This New Orleans home showcases a variety of wood technologies and is built for sustainability in extreme environments. The two-story residence, raised eight feet above grade on a wood-frame foundation, is designed to resist natural forces common to Gulf Coast living — high winds and potential flooding, and voracious Formosan termites. Like many New Orleans-area homes, the structure’s foundation starts with driven piles topped with a slab on grade. Twelve piles then rise eight feet above grade to support the first and second floor living areas. Piles offer superior resistance to flood surge. The area beneath the first floor serves as the garage and storage. The living area is elevated well above the FEMA Base Flood Elevation, protecting the living space and saving the homeowner up to 50% on flood insurance premiums.

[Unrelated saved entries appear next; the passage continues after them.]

--- src/sv/nlc_pkg.sv ---
// ============================================================================
// nlc_pkg
// Types, character codes and character-class functions shared by the
// numeric literal classifier.
// ============================================================================
package nlc_pkg;

    // character codes
    localparam logic [7:0] C_NUL     = 8'h00;
    localparam logic [7:0] C_ZERO    = 8'h30;
    localparam logic [7:0] C_NINE    = 8'h39;
    localparam logic [7:0] C_LOW_A   = 8'h61;
    localparam logic [7:0] C_LOW_F   = 8'h66;
    localparam logic [7:0] C_UP_A    = 8'h41;
    localparam logic [7:0] C_UP_F    = 8'h46;
    localparam logic [7:0] C_LOW_X   = 8'h78;
    localparam logic [7:0] C_UP_X    = 8'h58;
    localparam logic [7:0] C_LOW_E   = 8'h65;
    localparam logic [7:0] C_UP_E    = 8'h45;
    localparam logic [7:0] C_DOT     = 8'h2e;
    localparam logic [7:0] C_MINUS   = 8'h2d;
    localparam logic [7:0] C_PLUS    = 8'h2b;

    // integer recogniser states
    typedef enum logic [2:0] {
        IS_START = 3'd0,
        IS_SIGN  = 3'd1,
        IS_ZERO  = 3'd2,
        IS_DEC   = 3'd3,
        IS_HEXX  = 3'd4,
        IS_HEX   = 3'd5,
        IS_FAIL  = 3'd6
    } t_int_state;

    // float recogniser states
    typedef enum logic [3:0] {
        FS_START   = 4'd0,
        FS_SIGN    = 4'd1,
        FS_INT     = 4'd2,
        FS_DOTONLY = 4'd3,
        FS_FRAC    = 4'd4,
        FS_EXP     = 4'd5,
        FS_EXPSIGN = 4'd6,
        FS_EXPDIG  = 4'd7,
        FS_FAIL    = 4'd8
    } t_flt_state;

    // verdicts for one closed string
    typedef struct packed {
        logic integer_ok;
        logic hex_form;
        logic float_ok;
        logic number_ok;
        logic end_of_string;
    } t_result;

    function automatic logic is_dec(input logic [7:0] c);
        return (c >= C_ZERO) && (c <= C_NINE);
    endfunction

    function automatic logic is_hexd(input logic [7:0] c);
        return is_dec(c) || ((c >= C_LOW_A) && (c <= C_LOW_F)) ||
               ((c >= C_UP_A) && (c <= C_UP_F));
    endfunction

    function automatic logic is_sign(input logic [7:0] c);
        return (c == C_MINUS) || (c == C_PLUS);
    endfunction

    function automatic logic is_exp(input logic [7:0] c);
        return (c == C_LOW_E) || (c == C_UP_E);
    endfunction

endpackage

Raised floor systems support the floodplain management principle of “No Adverse Impact,” while time-consuming and expensive alternatives like slab atop fill or a backfilled perimeter wall can worsen flooding for neighbors and cause higher flood peaks. Meeting new building code requirements in flood and wind zones is also easy with a raised foundation. Using code-approved connections helps the structure resist surging waters and flotation as well as wind speeds up to 150 mph or higher.

For optimum resistance to Formosan termites, the home is framed entirely in pressure-treated wood. Used in conjunction with traditional termite controls such as soil treatments and termite barriers, treated framing offers a practical, cost-effective defense against termite damage. By extending the life of wood products in service, treated wood also helps ease overall demand on forest resources.